A Big Community Mobilizes Around NFV and OpenStack

by Ostatic Staff - Oct. 08, 2014

As September ended, the Linux Foundation announced the Open Platform for NFV (OPNFV) Project, a group comprised primarily of telecom operators working across open source projects and vendors to implement Network Functions Virtualization (NFV) within their organizations. News has also steadily arrived from Red Hat about its work to drive Network Functions Virtualization (NFV) and telecommunications technology into OpenStack.

Very quickly, Network functions virtualization NFV is becoming synonymous with OpenStack, and organizations deploying OpenStack will want to become familiar with it.

Telecom companies have traditionally had a lot of proprietary tools in the middle and at the basis of their technology stacks. NFV is an effort to combat that, and to help the parallel trends of virtualization and cloud computing stay as open as possible.

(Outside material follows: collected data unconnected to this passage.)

`config.mk`:
```
export PLATFORM = sky130hd
export DESIGN_NAME = bpa_front
export DESIGN_NICKNAME = d
export VERILOG_FILES = /design/src/hdl/bpa_pkg.sv /design/src/hdl/bpa_front.sv
export SDC_FILE = /design/constraint.sdc
export NUM_CORES = 1
export LEC_CHECK = 0
export ABC_AREA = 1
export ABC_CLOCK_PERIOD_IN_PS = 7800
export BUFFER_PORTS_ARGS = -buffer_cell sky130_fd_sc_hd__buf_2
export CAP_MARGIN = 5
export CORE_UTILIZATION = 56
export DETAILED_ROUTE_END_ITERATION = 6
export GPL_ROUTABILITY_DRIVEN = 0
export PLACE_DENSITY = 0.9
export SYNTH_ARGS = -nofsm -noshare
export SYNTH_HDL_FRONTEND = slang
export SYNTH_SLANG_ARGS = --single-unit
```
`constraint.sdc`:
```
create_clock -name vclk -period 7.8
set_input_delay 2.34 -clock vclk [all_inputs]
set_output_delay 2.34 -clock vclk [all_outputs]
set_load 0.01 [all_outputs]
```
### src/hdl/bpa_pkg.sv
// ----------------------------------------------------------------------------
// bpa_pkg
// Shared types and codes for the buddy page allocator: request and result
// transactions, the classified command between front and back, back states.
// ----------------------------------------------------------------------------
package bpa_pkg;

	// page space holds 2^PAGE_INDEX_BITS pages, matching the transaction fields
	localparam int PAGE_INDEX_BITS = 12;

	// request opcodes
	localparam logic OP_ALLOC = 1'b0;
	localparam logic OP_FREE  = 1'b1;

	// result status codes
	localparam logic [2:0] STAT_OK       = 3'd0;
	localparam logic [2:0] STAT_ZERO     = 3'd1;
	localparam logic [2:0] STAT_EXCEEDS  = 3'd2;
	localparam logic [2:0] STAT_NO_BLOCK = 3'd3;
	localparam logic [2:0] STAT_PAST_END = 3'd4;

	// rounded order of a 13-bit count fits in this many bits
	localparam int ORD_W = 4;

	typedef struct packed {
		logic        opcode;
		logic [12:0] page_count;
		logic [11:0] first_page;
	} bpa_req_t;

	typedef struct packed {
		logic [2:0]  status;
		logic [11:0] granted_page;
		logic [12:0] pages_free;
	} bpa_rsp_t;

	typedef enum logic [1:0] {
		CMD_REJECT,
		CMD_FREE,
		CMD_ALLOC
	} cmd_kind_t;

	typedef struct packed {
		cmd_kind_t        kind;
		logic [2:0]       rej_status;
		logic             big;
		logic [12:0]      count;
		logic [11:0]      first;
		logic [ORD_W-1:0] ord;
	} bpa_cmd_t;

	typedef enum logic [3:0] {
		BK_CLEAR,
		BK_IDLE,
		BK_RG_PICK,
		BK_PB_RD,
		BK_PB_WR,
		BK_SR_RD,
		BK_SR_CHK,
		BK_SP_RD,
		BK_SP_WR,
		BK_A_FIN,
		BK_DONE
	} back_state_t;

endpackage

### src/hdl/bpa_queue.sv
// ----------------------------------------------------------------------------
// bpa_queue
// Two-entry command queue between the front and the back.
// ----------------------------------------------------------------------------
module bpa_queue (
	input  logic              clk,
	input  logic              arst_n,
	input  logic              push,
	input  bpa_pkg::bpa_cmd_t push_cmd,
	input  logic              pop,
	output bpa_pkg::bpa_cmd_t head,
	output logic              empty,
	output logic              full
);
	import bpa_pkg::*;

	bpa_cmd_t   entry_q [2];
	logic       wr_ptr_q;
	logic       rd_ptr_q;
	logic [1:0] fill_q;

	assign empty = (fill_q == 2'd0);
	assign full  = (fill_q == 2'd2);
	assign head  = entry_q[rd_ptr_q];

	// pointers and fill level
	always_ff @(posedge clk or negedge arst_n) begin
		if (!arst_n) begin
			wr_ptr_q <= 1'b0;
			rd_ptr_q <= 1'b0;
			fill_q   <= 2'd0;
		end else begin
			if (push)
				wr_ptr_q <= !wr_ptr_q;
			if (pop)
				rd_ptr_q <= !rd_ptr_q;
			if (push && !pop)
				fill_q <= fill_q + 2'd1;
			else if (pop && !push)
				fill_q <= fill_q - 2'd1;
		end
	end

	// storage
	always_ff @(posedge clk) begin
		if (push)
			entry_q[wr_ptr_q] <= push_cmd;
	end

endmodule

### config.mk
export PLATFORM = sky130hd
export DESIGN_NAME = bpa_queue
export DESIGN_NICKNAME = d
export VERILOG_FILES = /design/src/hdl/bpa_pkg.sv /design/src/hdl/bpa_queue.sv
export SDC_FILE = /design/constraint.sdc
export NUM_CORES = 1
export LEC_CHECK = 0
export ABC_AREA = 0
export BUFFER_PORTS_ARGS = -buffer_cell sky130_fd_sc_hd__buf_2
export CORE_MARGIN = 5
export CORE_UTILIZATION = 40
export DETAILED_ROUTE_END_ITERATION = 12
export GPL_TIMING_DRIVEN = 0
export PLACE_DENSITY = 0.69
export SLEW_MARGIN = 20
export SYNTH_ARGS = -nofsm -noshare
export SYNTH_HDL_FRONTEND = slang
export SYNTH_SLANG_ARGS = --single-unit
### constraint.sdc
create_clock -name clk -period 2.7 [get_ports clk]
set_input_delay 0.81 -clock clk [delete_from_list [all_inputs] [get_ports clk]]
set_output_delay 0.81 -clock clk [all_outputs]
set_load 0.01 [all_outputs]
After elaboration in Yosys (flattened, before gate mapping)
Memories as Yosys holds them, arrays and structs flattened.
Index checks and enable logic that the tools add are counted.
{ "op_classes": {"mux": 4, "n_eq_ne": 1, "add_sub_neg": 2, "reduce_logical": 8} }
{ "ops": {"columns": ["cell", "n"], "rows": [
  ["logical NOT 1 bit", 4],
  ["two-way mux 2 bit", 2],
  ["adder 2 x 1 -> 2 bit (second input constant)", 1],
  ["equality test 2 bit (second input constant)", 1],
  ["logical AND 1 bit", 2],
  ["logical NOT 2 bit", 1],
  ["two-way mux 1 bit", 2],
  ["nonzero test 2 bit", 1],
  ["subtractor 2 x 1 -> 2 bit (second input constant)", 1]
]} }
{ "totals": {"regBits": 4, "memories": 1, "ram_bits": 70, "word_cells": 19, "output_inout_bits": 37} }
{ "memory_table": {"columns": ["memory", "words", "word_bits", "read_ports", "rd_clocked_by_memory_dff", "wr", "line", "text"], "rows": [
  ["entry_q", 2, 35, 1, 0, 1, "bpa_queue.sv:17", "bpa_cmd_t entry_q [2];"]
]} }

Logic depth before layout (Yosys ltp)
Gate-level depths: netlist of run 1.
{ "depth": {"word_depth": 4, "mapped_depth": 5} }

Worst setup path after synthesis of run 1
OpenSTA, ideal clock, no wires.
{ "synth_timing": {"path_kind": "in2reg", "from": "input push", "to": "memory entry_q[0][0] (netlist bit), enable pin", "arrival_time_ps": 2386, "cell_stages": 1, "setup_slack_ps": -117, "path_cell_list": "nor2b_1"} }
{ "synth_between": {"elab_chain_len": 2} }
{ "synth_rtl": {"columns": ["element", "line", "text"], "rows": [
  ["start, declared", "bpa_queue.sv:8", "input logic push,"],
  ["two-way mux 1 bit", "bpa_queue.sv:46", "if (push)"],
  ["two-way mux 1 bit (implied by the code)", "bpa_queue.sv:47", "entry_q[wr_ptr_q] <= push_cmd;"],
  ["end, declared", "bpa_queue.sv:17", null]
]} }
No other way between the ends.

==> results.toml, run 1 <==
[critical_path]
cp_data_arrival_time_ns = 1.47
critPathBufInv = 3
slowest_delay_ns = 0.38
path_cells = "buf_6 -> buf_12 -> mux2_4 -> buf_2"
crit_fanout = 10
endpoint_kind = "primary output"
crit_path_start_kind = "flop"
worstPathRequired_ns = 1.89
critPathTopFamily = "buffers and inverters"
cp_slowest_cell = "dfrtp_1"
worstSetupPathType = "flop to primary output"

[global_routing]
grt_pass1_wl_microns = 7130
antenna_found_initial = 0
gr-total-overflow = 0
grt_pass1_vias = 1495
grt_start_max_net_pins = 28
grt_usage_pct = 11.0

[yosys]
synth-simple-area-share_pct = 0.918
yosysSeqAreaShare_pct = 76.9
yosys_warnings = 0
yosysTopAreaCell = "edfxtp_1"
synth_top_family_by_area = "multiplexers"
synth-seq-cells = 74
synth.area.mux_share_pct = 17.6
synth_cell_types = 13
netlist_area_sq_um = 2860
synth_nets = 165
yosys.area_share.adder_pct = 0.437
yosys.area.top_type_share_pct = 73.4
synth_compound_area_share_pct = 0
yosys.area_share.xor_xnor_pct = 1.53
synth_cells = 125
ys_top_cells_by_area = "edfxtp_1 (73%), mux2_4 (15%), dfrtp_1 (3.5%)"
synth_area_per_cell_sq_um = 22.9

[sta]
hold_violations = 0
worst_slew_pin_slew_ns = 0.670
slew_headroom_pct = 55.3
fmax_mhz = 439
period_needed_ns = 2.28
slew_viol_final = 0
fin_worst_skew_ns = 0.00523
rsz0062_at_grt = "no"
fin_crit_sh_pct = 84.4
setup_tns_ns = 0
setup_viol = 0

[clock_tree]
clkLatencyLatePin_ns = 0.34
numCtsBuffers = 9
root_buffer = "clkbuf_8"
clock_sinks = 74
cts_tree = "built"
htreeDepth = 3
ctsHoldBuffers = 0
postCtsSetupBuffers = 0
post_cts_resized = 0
clockBufferDepth = 2
clk_pin_slew_ns = 0.08

[finish]
finalCoreUtilization_pct = 52.5
fillerInstances = 567
area_growth_pct = 26.0
final_cell_mix = "buf_2 (75), edfxtp_1 (70), mux2_4 (29), clkbuf_8 (9), mux2_2 (6)"
final_nets = 253
regArea_sq_um = 2200
multi_input_area_sq_um = 594
final_common_cell = "buf_2"
diodes = 0
drive_gt1_share_pct = 61.0

[routing]
antenna_left = 0
routed_wl_microns = 4660
drtPass1Iterations = 4
wl_per_cell_microns = 14.8
route.detailed.drc = 0
avgViaCountPerCell = 4.50
drtIter0Drc = 29
num_vias = 1413

[die]
core-area_sq_um = 6870
dieWidth_microns = 94.6
fp.dieArea_sq_um = 8950
num_rows = 30
initial_core_util_pct = 41.7
ios = 76
die_h_microns = 94.6

[placed_design]
hpwl_microns = 3270
numPortBuffers = 75
gp_congestion = 0.633

[power_and_ir_drop]
clkPwrFrac_pct = 22.0
power_density_nw_per_um2 = 1020
intPower_mw = 2.64
seqPwrFrac_pct = 43.4
switchingPower_mw = 1.04
irDropWorstVdd_v = 0.000488
swShare_pct = 28.3
total_leakage_power_nw = 1.46
comb_power_share_pct = 34.6

[hold_path]
hp-class = "primary input to asynchronous set/reset pin"

[flow_run]
drv_cap = 0

[status]
status = "finished, final reports clean"
==> metal layers <==
layer	track usage (%)	up-vias	share of wire (%)
met5	0	-	0
met2	17.3	59	47
met3	3.98	13	8.7
li1	-	664	-
met4	6.85	0	2.6
met1	12.7	677	41
==> path summary, 6_finish.rpt <==
| kind | from | endpoint | slack [ns] | cells after the start |
|---|---|---|---|---|
| min | arst_n | fill_q[1] | 0.27 | 1 |
| max | rd_ptr_q | head[13] | 0.42 | 4 |
| min in group clk | fill_q[1] | fill_q[1] | 0.51 | 1 |
| max in group asynchronous | arst_n | wr_ptr_q | 2.29 | 1 |
| min reg2reg | fill_q[1] | fill_q[1] | 0.51 | 1 |
| max reg2reg | wr_ptr_q | entry_q[0][29] | 1.18 | 2 |
==> synth_stat cells <==
cell type / instances
nor2_1: 2
mux2_2: 6
xor2_1: 4
dfrtp_1: 4
buf_6: 1
edfxtp_1: 70
nor2b_1: 2
ha_1: 1
buf_12: 3
mux2_4: 29
xnor2_1: 1
inv_1: 1
and2_1: 1
==> per-stage QoR <==
| stage | power [mW] | setup slack, ns | hold slack, ns | area, sq um | std cells |
|---|---|---|---|---|---|
| after floorplan | 2.49 | 0.533 | 0.456 | 2870 | 125 |
| after CTS | 3.75 | 0.385 | 0.256 | 3610 | 314 |
| after global routing | 3.88 | 0.361 | 0.258 | 3610 | 314 |
| after global placement | 2.87 | -0.140 | 0.471 | 3360 | 296 |
| final | 3.69 | 0.422 | 0.271 | 3610 | 314 |
| after detailed placement | 2.93 | 0.613 | 0.496 | 3410 | 298 |
==> power groups by stage <==
stage | registers (mW) | logic (mW) | clock network, mW
finish | 1.60 | 1.27 | 0.813
global route | 1.62 | 1.37 | 0.889
CTS | 1.60 | 1.31 | 0.840
detailed placement | 1.63 | 1.31 | 0
global placement | 1.62 | 1.25 | 0
floorplan | 1.61 | 0.882 | 0
==> sequential cells by signal, indices dropped and copies added, names as in the netlist <==
register  flops
entry_q      70
wr_ptr_q      1
rd_ptr_q      1
fill_q        2
==> worst reg2reg max path: stages (launching register included) <==
cell	delay (ns)
dfrtp_1	0.43
nor2b_4	0.57
buf_16	0.23
==> area by class of cell <==
cell class | instances | area share, %
clock inverters | 7 | 1.91
well taps | 96 | 3.33
clock buffers | 9 | 3.43
repair buffers | 77 | 11.7
inverters | 1 | 0.104
plain buffers | 4 | 1.98
multi-input cells | 46 | 16.5
flip-flops and latches | 74 | 61.0
==> cells by family after synthesis <==
family / after synthesis
multiplexers: 35
XOR/XNOR: 5
AND/OR/NAND/NOR: 5
buffers and inverters: 5
adder cells (fa/ha/maj): 1
flip-flops: 74
No activity file was read; power rests on OpenSTA's default activity.
==> run 2: changes to the inputs <==
--- a/config.mk
+++ b/config.mk
@@ -5,7 +5,7 @@
 export SDC_FILE = /design/constraint.sdc
 export NUM_CORES = 1
 export LEC_CHECK = 0
-export ABC_AREA = 0
+export ABC_AREA = 1
 export BUFFER_PORTS_ARGS = -buffer_cell sky130_fd_sc_hd__buf_2
 export CORE_MARGIN = 5
 export CORE_UTILIZATION = 40
==> constraint.sdc (replaced) <==
create_clock -name clk -period 2.2 [get_ports clk]
set_input_delay 0.66 -clock clk [delete_from_list [all_inputs] [get_ports clk]]
set_output_delay 0.66 -clock clk [all_outputs]
set_load 0.01 [all_outputs]
==> run 2 against run 1 <==
Net effect: cell count increased by 3.5%; routed wire length up 6.0%; clock-buffer cell count rose by 1; critical path type unchanged; largest cell class unchanged; sequential cell count unchanged; die area up 0.62%; power up 21%.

After the OpenStack Summit in May, an NFV community team formed to accelerate development around NFV-specific features.  Red Hat has collaborated with eNovance, a leader in the open source cloud computing market, to drive NFV and telecommunications features into OpenStack.

As Opensource.com notes, NFV is an effort to rethink the architecture of data centers:

"This is the telco industry re-imaging their data centers as elastic infrastructure clouds running their 'network functions' as virtualized, horizontally scalable applications on these clouds...These huge telcos want to rebuild their entire data centers with OpenStack and open source? Yes."

Indeed, as NFV and OpenStack progress in development, a larger and larger open community is rallying behind them, and that community is getting boosts from big players like Telefonica and Red Hat.  Could NFV and OpenStack effectively rip out the proprietary infrastructure found in network deployments at many organizations? They could.

As the OpenStack Foundation notes:

"The open, modular and interoperable framework of the OpenStack project simplifies software. This flexibility is apparent in the OpenStack Networking component that features drivers and plug-ins from numerous leading telco vendors. Working through a project like OpenStack Networking, users do not have to worry about altering their APIs or modifying code if they decide to switch the underlying implementation technology. Much of the early interest surrounding NFV also led to updates in the OpenStack Compute component to meet the demanding requirements of the world’s leading operators."

We'll continue watching NFV and the OPNFV project. The OpenStack Foundation will also be hosting panels on NFV in Paris November 3 – 7.